Haplogroup R Call Matrix

The linked files contain a matrix of discovered variants in all processed BAM files as a temporary solution to allow individuals to compare their results. The files are zipped comma-separated text format and feature calls at over 125,000 variant locations on GRCh38. The analysis does not include vendor supplied reports as the VCF or variant compare reports remain ambiguous.

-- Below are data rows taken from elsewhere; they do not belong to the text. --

<file path="src/rtl/capture_ctrl_if.sv">
// capture_ctrl_if: command, status and sample-RAM write signals of the
// capture sequencer, bundled so the controller and its host/RAM side
// connect through a single port.
//   start, stop, clr_cap_done  host commands
//   trig_pos                   post-trigger sample count (0 behaves as 1)
//   en                         decimated sample strobe
//   triggered                  trigger unit output
//   armed                      arm enable back to the trigger unit
//   set_capture_done           one-cycle completion pulse (clears trigger unit)
//   capture_done               completion status level
//   we, waddr                  sample RAM write port
//   trig_addr                  address of the last sample of the finished capture
// Modports: slave = the capture controller, master = everything driving it.
interface capture_ctrl_if #(
  parameter int ADDR_W = 9
);
  logic              start;
  logic              stop;
  logic [ADDR_W-1:0] trig_pos;
  logic              en;
  logic              triggered;
  logic              clr_cap_done;
  logic              armed;
  logic              set_capture_done;
  logic              capture_done;
  logic              we;
  logic [ADDR_W-1:0] waddr;
  logic [ADDR_W-1:0] trig_addr;

  modport slave (
    input  start, stop, trig_pos, en, triggered, clr_cap_done,
    output armed, set_capture_done, capture_done, we, waddr, trig_addr
  );

  modport master (
    output start, stop, trig_pos, en, triggered, clr_cap_done,
    input  armed, set_capture_done, capture_done, we, waddr, trig_addr
  );
endinterface

</file>
<file path="src/rtl/capture_ctrl.sv">
// capture_ctrl: sequences one acquisition of the circular sample RAM around
// the trigger unit. After start it writes one RAM entry per sample strobe,
// arms the trigger once enough pre-trigger history is stored, counts the
// programmed number of post-trigger samples, then pulses set_capture_done and
// latches the final write address for readout unrolling.
// Ports:
//   clk    system clock, all state on posedge
//   rst_n  asynchronous active-low reset
//   bus    capture_ctrl_if.slave (commands, strobes, status, RAM write port)
module capture_ctrl #(
  parameter int ADDR_W = 9,
  parameter int DEPTH  = 512
) (
  input  logic           clk,
  input  logic           rst_n,
  capture_ctrl_if.slave  bus
);

  typedef enum logic [1:0] {
    ST_IDLE = 2'b00,
    ST_RUN  = 2'b01,
    ST_DONE = 2'b10
  } state_t;

  localparam logic [ADDR_W-1:0] LAST_ADDR = ADDR_W'(DEPTH - 1);
  localparam logic [ADDR_W:0]   DEPTH_CNT = (ADDR_W + 1)'(DEPTH);
  localparam logic [ADDR_W+1:0] DEPTH_SUM = (ADDR_W + 2)'(DEPTH);
  localparam logic [ADDR_W-1:0] ONE_ADDR  = ADDR_W'(1);

  state_t            state_q,     state_d;
  logic [ADDR_W-1:0] waddr_q,     waddr_d;
  logic [ADDR_W-1:0] trig_addr_q, trig_addr_d;
  logic [ADDR_W:0]   smpl_cnt_q,  smpl_cnt_d;
  logic [ADDR_W-1:0] post_cnt_q,  post_cnt_d;
  logic              set_done_q,  set_done_d;

  logic [ADDR_W-1:0] tp_s;
  logic [ADDR_W+1:0] arm_sum_s;
  logic              run_en_s;
  logic              complete_s;

  // Effective post-trigger count, arm threshold and completion detect.
  always_comb begin
    tp_s       = (bus.trig_pos == {ADDR_W{1'b0}}) ? ONE_ADDR : bus.trig_pos;
    // Two extra bits so history + post-count can never wrap.
    arm_sum_s  = {1'b0, smpl_cnt_q} + {2'b00, tp_s};
    run_en_s   = (state_q == ST_RUN) && bus.en;
    complete_s = run_en_s && bus.triggered && (post_cnt_q == (tp_s - ONE_ADDR));
  end

  // Next-state and counter updates.
  always_comb begin
    state_d     = state_q;
    waddr_d     = waddr_q;
    trig_addr_d = trig_addr_q;
    smpl_cnt_d  = smpl_cnt_q;
    post_cnt_d  = post_cnt_q;
    set_done_d  = 1'b0;
    case (state_q)
      ST_IDLE: begin
        if (bus.start) begin
          waddr_d    = {ADDR_W{1'b0}};
          smpl_cnt_d = {(ADDR_W + 1){1'b0}};
          post_cnt_d = {ADDR_W{1'b0}};
          state_d    = ST_RUN;
        end else begin
          state_d = ST_IDLE;
        end
      end
      ST_RUN: begin
        // The RAM write happens on any en cycle in RUN, including the
        // completion cycle and a cycle where stop aborts.
        if (bus.en) begin
          waddr_d = (waddr_q == LAST_ADDR) ? {ADDR_W{1'b0}} : (waddr_q + ONE_ADDR);
          if (smpl_cnt_q != DEPTH_CNT) begin
            smpl_cnt_d = smpl_cnt_q + {{ADDR_W{1'b0}}, 1'b1};
          end else begin
            smpl_cnt_d = smpl_cnt_q;
          end
          if (bus.triggered) begin
            post_cnt_d = post_cnt_q + ONE_ADDR;
          end else begin
            post_cnt_d = post_cnt_q;
          end
        end else begin
          waddr_d = waddr_q;
        end
        // Abort wins over a simultaneous completion.
        if (bus.stop) begin
          state_d = ST_IDLE;
        end else if (complete_s) begin
          trig_addr_d = waddr_q;
          set_done_d  = 1'b1;
          state_d     = ST_DONE;
        end else begin
          state_d = ST_RUN;
        end
      end
      ST_DONE: begin
        if (bus.clr_cap_done) begin
          state_d = ST_IDLE;
        end else begin
          state_d = ST_DONE;
        end
      end
      default: begin
        state_d = ST_IDLE;
      end
    endcase
  end

  // State, address and counter registers.
  always_ff @(posedge clk or negedge rst_n) begin
    if (!rst_n) begin
      state_q     <= ST_IDLE;
      waddr_q     <= {ADDR_W{1'b0}};
      trig_addr_q <= {ADDR_W{1'b0}};
      smpl_cnt_q  <= {(ADDR_W + 1){1'b0}};
      post_cnt_q  <= {ADDR_W{1'b0}};
      set_done_q  <= 1'b0;
    end else begin
      state_q     <= state_d;
      waddr_q     <= waddr_d;
      trig_addr_q <= trig_addr_d;
      smpl_cnt_q  <= smpl_cnt_d;
      post_cnt_q  <= post_cnt_d;
      set_done_q  <= set_done_d;
    end
  end

  assign bus.we               = run_en_s;
  assign bus.armed            = (state_q == ST_RUN) && (arm_sum_s >= DEPTH_SUM);
  assign bus.set_capture_done = set_done_q;
  assign bus.capture_done     = (state_q == ST_DONE);
  assign bus.waddr            = waddr_q;
  assign bus.trig_addr        = trig_addr_q;

endmodule

</file>
<file path="src/flat_wrapper.sv">
// flat-port wrapper written by rule: the top's interface ports become plain ports
module capture_ctrl_flat 
#(
  parameter int ADDR_W = 9,
  parameter int DEPTH  = 512
)
  (clk, rst_n, bus_start, bus_stop, bus_trig_pos, bus_en, bus_triggered, bus_clr_cap_done, bus_armed, bus_set_capture_done, bus_capture_done, bus_we, bus_waddr, bus_trig_addr);
  capture_ctrl_if #(.ADDR_W(ADDR_W)) bus_i ();
  input  logic clk;
  input  logic rst_n;
  input wire logic [$bits(bus_i.start)-1:0] bus_start;
  input wire logic [$bits(bus_i.stop)-1:0] bus_stop;
  input wire logic [$bits(bus_i.trig_pos)-1:0] bus_trig_pos;
  input wire logic [$bits(bus_i.en)-1:0] bus_en;
  input wire logic [$bits(bus_i.triggered)-1:0] bus_triggered;
  input wire logic [$bits(bus_i.clr_cap_done)-1:0] bus_clr_cap_done;
  output wire logic [$bits(bus_i.armed)-1:0] bus_armed;
  output wire logic [$bits(bus_i.set_capture_done)-1:0] bus_set_capture_done;
  output wire logic [$bits(bus_i.capture_done)-1:0] bus_capture_done;
  output wire logic [$bits(bus_i.we)-1:0] bus_we;
  output wire logic [$bits(bus_i.waddr)-1:0] bus_waddr;
  output wire logic [$bits(bus_i.trig_addr)-1:0] bus_trig_addr;
  assign bus_i.start = bus_start;
  assign bus_i.stop = bus_stop;
  assign bus_i.trig_pos = bus_trig_pos;
  assign bus_i.en = bus_en;
  assign bus_i.triggered = bus_triggered;
  assign bus_i.clr_cap_done = bus_clr_cap_done;
  assign bus_armed = bus_i.armed;
  assign bus_set_capture_done = bus_i.set_capture_done;
  assign bus_capture_done = bus_i.capture_done;
  assign bus_we = bus_i.we;
  assign bus_waddr = bus_i.waddr;
  assign bus_trig_addr = bus_i.trig_addr;
  capture_ctrl #(.ADDR_W(ADDR_W), .DEPTH(DEPTH)) u_core (.clk(clk), .rst_n(rst_n), .bus(bus_i));
endmodule
</file>
--- src/rtl/rrf_alloc.sv ---
// Rename register file tag allocator: a circular buffer of RRF_ENT_NUM tags
// handed out at tail by dispatch, retired at head by commit, rewound by flush.
module rrf_alloc #(
  parameter int RRF_ENT_NUM = 64,
  parameter int RRF_ENT_SEL = 6
) (
  input  logic                   clk,
  input  logic                   rst_n,
  input  logic                   i_dp_req_1,
  input  logic                   i_dp_req_2,
  input  logic                   i_stall,
  output logic                   o_alloc_rdy,
  output logic [RRF_ENT_SEL-1:0] o_dp_rrftag_1,
  output logic [RRF_ENT_SEL-1:0] o_dp_rrftag_2,
  input  logic [1:0]             i_com_num,
  output logic [RRF_ENT_SEL-1:0] o_com_ptr_1,
  output logic [RRF_ENT_SEL-1:0] o_com_ptr_2,
  input  logic                   i_flush,
  input  logic [RRF_ENT_SEL-1:0] i_flush_tail,
  output logic [RRF_ENT_SEL:0]   o_freenum,
  output logic                   o_full
);

  localparam int FW = RRF_ENT_SEL + 1;
  localparam logic [RRF_ENT_SEL:0] FREE_MAX = FW'(RRF_ENT_NUM);

  logic [RRF_ENT_SEL-1:0] tail;
  logic [RRF_ENT_SEL-1:0] head;
  logic [RRF_ENT_SEL-1:0] head_next;
  logic [RRF_ENT_SEL-1:0] flush_dist;
  logic [RRF_ENT_SEL:0]   freenum;
  logic [RRF_ENT_SEL:0]   reqnum;
  logic [RRF_ENT_SEL:0]   allocnum;
  logic                   fire;

  // Handshake: the dispatch request (i_dp_req_1/2) is the valid, o_alloc_rdy is
  // the ready; tags transfer only when valid && ready && !i_stall, and a
  // request that cannot be fully served is refused as a whole.
  assign reqnum      = FW'(i_dp_req_1) + FW'(i_dp_req_2);
  assign o_alloc_rdy = (freenum >= reqnum) && !i_flush;
  assign fire        = (reqnum != '0) && o_alloc_rdy && !i_stall;
  assign allocnum    = fire ? reqnum : '0;

  // Slot 2 takes the tag after slot 1 only when slot 1 is actually asking.
  assign o_dp_rrftag_1 = tail;
  assign o_dp_rrftag_2 = tail + RRF_ENT_SEL'(i_dp_req_1);

  assign o_com_ptr_1 = head;
  assign o_com_ptr_2 = head + RRF_ENT_SEL'(1);

  assign head_next  = head + RRF_ENT_SEL'(i_com_num);
  // Distance wraps modulo the buffer size, so tail == head_next reads as empty.
  assign flush_dist = i_flush_tail - head_next;

  assign o_freenum = freenum;
  assign o_full    = (freenum == '0);

  always_ff @(posedge clk) begin
    if (!rst_n) begin
      tail    <= '0;
      head    <= '0;
      freenum <= FREE_MAX;
    end else begin
      head <= head_next;
      if (i_flush) begin
        tail    <= i_flush_tail;
        freenum <= FREE_MAX - {1'b0, flush_dist};
      end else begin
        tail    <= tail + allocnum[RRF_ENT_SEL-1:0];
        freenum <= freenum - allocnum + FW'(i_com_num);
      end
    end
  end

  // Retiring more entries than are live leaves the pointers meaningless.
  always @(posedge clk) begin
    if (rst_n) begin
      assert (FW'(i_com_num) <= (FREE_MAX - freenum))
        else $error("rrf_alloc: i_com_num %0d exceeds live entries %0d",
                    i_com_num, FREE_MAX - freenum);
    end
  end

endmodule
<file path="src/rtl/coord_gen_pkg.sv">
// Shared types and helpers for the pixel-coordinate stream generator.
//   state_t   : generator FSM states (IDLE, LOAD, RUN)
//   DEF_*     : default coordinate width / fractional bits (Q4.28)
//   to_fix()  : constant function, real -> two's complement fixed point
package coord_gen_pkg;

    localparam int unsigned DEF_COORD_W   = 32;
    localparam int unsigned DEF_FRAC_BITS = 28;

    typedef enum logic [1:0] {
        ST_IDLE = 2'd0,
        ST_LOAD = 2'd1,
        ST_RUN  = 2'd2
    } state_t;

    // Scale by 2^frac and round; callers truncate to their coordinate width.
    function automatic logic [63:0] to_fix(input real v, input int unsigned frac);
        real scale;
        scale = 1.0;
        for (int unsigned i = 0; i < frac; i++) begin
            scale = scale * 2.0;
        end
        return 64'(longint'(v * scale));
    endfunction

endpackage

</file>
<file path="src/rtl/coord_raster_counter.sv">
// Raster position counter: x steps by NUM_LANES across a line, y steps per line.
// Ports:
//   clk, reset     clock, synchronous active-high reset
//   clear          return to (0,0) at frame start
//   advance        move to the next beat position
//   x, y           current beat position (x of lane 0, line index)
//   last_x_c       current beat is the last of its line
//   last_frame_c   current beat is the last of the frame
module coord_raster_counter #(
    parameter int unsigned X_SIZE    = 640,
    parameter int unsigned Y_SIZE    = 480,
    parameter int unsigned NUM_LANES = 1
) (
    input  logic                        clk,
    input  logic                        reset,
    input  logic                        clear,
    input  logic                        advance,
    output logic [$clog2(X_SIZE)-1:0]   x,
    output logic [$clog2(Y_SIZE)-1:0]   y,
    output logic                        last_x_c,
    output logic                        last_frame_c
);

    localparam int unsigned XW = $clog2(X_SIZE);
    localparam int unsigned YW = $clog2(Y_SIZE);
    localparam logic [XW-1:0] X_LAST = XW'(X_SIZE - NUM_LANES);
    localparam logic [YW-1:0] Y_LAST = YW'(Y_SIZE - 1);

    assign last_x_c     = (x == X_LAST);
    assign last_frame_c = last_x_c && (y == Y_LAST);

    // Position registers; the final beat of a frame wraps back to (0,0).
    always_ff @(posedge clk) begin
        if (reset || clear) begin
            x <= '0;
            y <= '0;
        end else if (advance) begin
            if (last_x_c) begin
                x <= '0;
                y <= last_frame_c ? '0 : y + YW'(1);
            end else begin
                x <= x + XW'(NUM_LANES);
            end
        end
    end

endmodule

</file>
<file path="src/rtl/coord_stream_gen.sv">
// Pixel-coordinate source for the fractal pipeline: rasters X_SIZE x Y_SIZE,
// NUM_LANES pixels per beat, emitting screen (x,y) and plane (cr,ci) over a
// valid/ready stream. Viewport (x0, y0, step) is shadowed and applied per frame.
// Ports:
//   clk, reset           clock, synchronous active-high reset
//   run                  level, keep generating frames
//   cfg_wr, cfg_x0/y0/step  shadow viewport write
//   ready_next_stage     downstream accept
//   valid_out, x, y, cr, ci  beat payload (cr lane k at [k*COORD_W +: COORD_W])
//   frame_done           pulse after the last beat of a frame is accepted
//   busy                 FSM not idle
// Optional: define COORD_GEN_MARKERS_EN to add sof / eol beat markers.
module coord_stream_gen
    import coord_gen_pkg::*;
#(
    parameter int unsigned X_SIZE    = 640,
    parameter int unsigned Y_SIZE    = 480,
    parameter int unsigned NUM_LANES = 1,
    parameter int unsigned COORD_W   = DEF_COORD_W,
    parameter int unsigned FRAC_BITS = DEF_FRAC_BITS
) (
    input  logic                             clk,
    input  logic                             reset,
    input  logic                             run,
    input  logic                             cfg_wr,
    input  logic [COORD_W-1:0]               cfg_x0,
    input  logic [COORD_W-1:0]               cfg_y0,
    input  logic [COORD_W-1:0]               cfg_step,
    input  logic                             ready_next_stage,
    output logic                             valid_out,
    output logic [$clog2(X_SIZE)-1:0]        x,
    output logic [$clog2(Y_SIZE)-1:0]        y,
    output logic [NUM_LANES*COORD_W-1:0]     cr,
    output logic [COORD_W-1:0]               ci,
    output logic                             frame_done,
`ifdef COORD_GEN_MARKERS_EN
    output logic                             sof,
    output logic                             eol,
`endif
    output logic                             busy
);

    localparam int unsigned LANE_SHIFT = $clog2(NUM_LANES);

    if ((X_SIZE % NUM_LANES) != 0) begin : g_bad_lanes
        $error("X_SIZE must be a multiple of NUM_LANES");
    end
    if ((1 << LANE_SHIFT) != NUM_LANES) begin : g_bad_pow2
        $error("NUM_LANES must be a power of two");
    end
    if (FRAC_BITS >= COORD_W) begin : g_bad_frac
        $error("FRAC_BITS must be smaller than COORD_W");
    end

    state_t state;
    state_t next_state;

    logic [COORD_W-1:0]           sh_x0;
    logic [COORD_W-1:0]           sh_y0;
    logic [COORD_W-1:0]           sh_step;
    logic [COORD_W-1:0]           act_step;
    logic [NUM_LANES*COORD_W-1:0] act_base;
    logic [NUM_LANES*COORD_W-1:0] load_base_c;
    logic [COORD_W-1:0]           lane_inc_c;

    logic accept_c;
    logic load_c;
    logic advance_c;
    logic finish_c;
    logic last_x_c;
    logic last_frame_c;

    assign accept_c   = valid_out && ready_next_stage;
    assign lane_inc_c = act_step << LANE_SHIFT;

    // Lane start values x0 + k*step as a running sum over the shadow viewport.
    always_comb begin
        logic [COORD_W-1:0] acc;
        load_base_c = '0;
        acc         = sh_x0;
        for (int unsigned k = 0; k < NUM_LANES; k++) begin
            load_base_c[k*COORD_W +: COORD_W] = acc;
            acc = acc + sh_step;
        end
    end

    // State register
    always_ff @(posedge clk) begin
        if (reset) begin
            state <= ST_IDLE;
        end else begin
            state <= next_state;
        end
    end

    // Next-state logic
    always_comb begin
        next_state = state;
        case (state)
            ST_IDLE: if (run) next_state = ST_LOAD;
            ST_LOAD: next_state = ST_RUN;
            ST_RUN:  if (accept_c && last_frame_c) next_state = run ? ST_LOAD : ST_IDLE;
            default: next_state = ST_IDLE;
        endcase
    end

    // Control strobes
    always_comb begin
        load_c    = 1'b0;
        advance_c = 1'b0;
        finish_c  = 1'b0;
        case (state)
            ST_LOAD: load_c = 1'b1;
            ST_RUN: begin
                advance_c = accept_c;
                finish_c  = accept_c && last_frame_c;
            end
            default: ;
        endcase
    end

    coord_raster_counter #(
        .X_SIZE    (X_SIZE),
        .Y_SIZE    (Y_SIZE),
        .NUM_LANES (NUM_LANES)
    ) u_raster (
        .clk          (clk),
        .reset        (reset),
        .clear        (load_c),
        .advance      (advance_c),
        .x            (x),
        .y            (y),
        .last_x_c     (last_x_c),
        .last_frame_c (last_frame_c)
    );

    // Viewport shadow/active registers and the beat datapath.
    // A cfg_wr during LOAD lands in the shadow after the active copy is taken.
    always_ff @(posedge clk) begin
        if (reset) begin
            sh_x0      <= '0;
            sh_y0      <= '0;
            sh_step    <= '0;
            act_step   <= '0;
            act_base   <= '0;
            cr         <= '0;
            ci         <= '0;
            valid_out  <= 1'b0;
            frame_done <= 1'b0;
            busy       <= 1'b0;
        end else begin
            frame_done <= finish_c;
            busy       <= (next_state != ST_IDLE);
            if (cfg_wr) begin
                sh_x0   <= cfg_x0;
                sh_y0   <= cfg_y0;
                sh_step <= cfg_step;
            end
            if (load_c) begin
                act_step  <= sh_step;
                act_base  <= load_base_c;
                cr        <= load_base_c;
                ci        <= sh_y0;
                valid_out <= 1'b1;
            end else if (advance_c) begin
                if (last_frame_c) begin
                    valid_out <= 1'b0;
                end else if (last_x_c) begin
                    cr <= act_base;
                    ci <= ci - act_step;
                end else begin
                    for (int unsigned k = 0; k < NUM_LANES; k++) begin
                        cr[k*COORD_W +: COORD_W] <= cr[k*COORD_W +: COORD_W] + lane_inc_c;
                    end
                end
            end
        end
    end

`ifdef COORD_GEN_MARKERS_EN
    // Markers describe the beat currently presented, so they move with it.
    always_ff @(posedge clk) begin
        if (reset) begin
            sof <= 1'b0;
            eol <= 1'b0;
        end else if (load_c) begin
            sof <= 1'b1;
            eol <= (X_SIZE == NUM_LANES);
        end else if (advance_c) begin
            sof <= 1'b0;
            if (last_frame_c) begin
                eol <= 1'b0;
            end else if (last_x_c) begin
                eol <= (X_SIZE == NUM_LANES);
            end else begin
                eol <= ((32'(x) + NUM_LANES) == (X_SIZE - NUM_LANES));
            end
        end
    end
`endif

endmodule

</file>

A rough explanation of the file column layout:

  1. Aliases: The current name(s) associated with the chromosome Y coordinates.
  2. Contig: Either chrY or chrY_KI270740v1_random. The later is a region of DYZ19, which the exact location within chrY is unknown.
  3. pos (GRCh38): The starting position of the variant on the GRCh38 reference.
  4. (blank): This column can be filtered for "Fail" or "->". A fail value indicates the coordinate cannot be mapped back to GRCh37.
  5. Contig: The calculated hg19 chromosome for the variant.
  6. pos (GRCh37): The starting position of the variant on the GRCh37 reference.
  7. ref: This is usually the reference allele, but may contain the ancestral value defined in ybrowse.org. This allows variants like P312 to call correctly.
  8. alt: This is usually the alternate allele defining the mutation. (See ref for explanation.)
  9. type: SNP, INDEL or MIXED. A MIXED value indicates multiple mutations at the site are detected in the set but only the most common are reported.
  10. combBED: An indicator if the site is included in the combBED ranges defined by Adamov et al's, Defining a New Rate Constant for Y-Chromosome SNPs based on Full Sequencing Data. Markers in the regions are more likely to be correctly aligned and can be used to estimate branch ages.
    • LowQual: Phred-scaled quality score between 30 and 50
    • VeryLowQual: Phred-scaled quality score <= 30
    • REJECTED: Quality score < 10
    • LowQD: Variant Confidence / Quality by Depth is < 1.5
    • LowCoverage: Depth < 5
    • SnpCluster: Multiple SNPs found with 10 bases.
    • When a variant falls inside a known STR, Palindromic Arm or DYZ19, they are also noted here.
  12. Kit information includes the short haplogroup designation on the experimental tree, kit identifier, surname (if known), and the number of reads at the site of a variant. Zero indicates the site was untested in the source BAM. A positive number indicates the number of alt alleles read. A negative number indicates the number of ref alleles read. When a diploid read is present due to poor alignment or testing errors, the count for each value is included ie: T-7/C-1.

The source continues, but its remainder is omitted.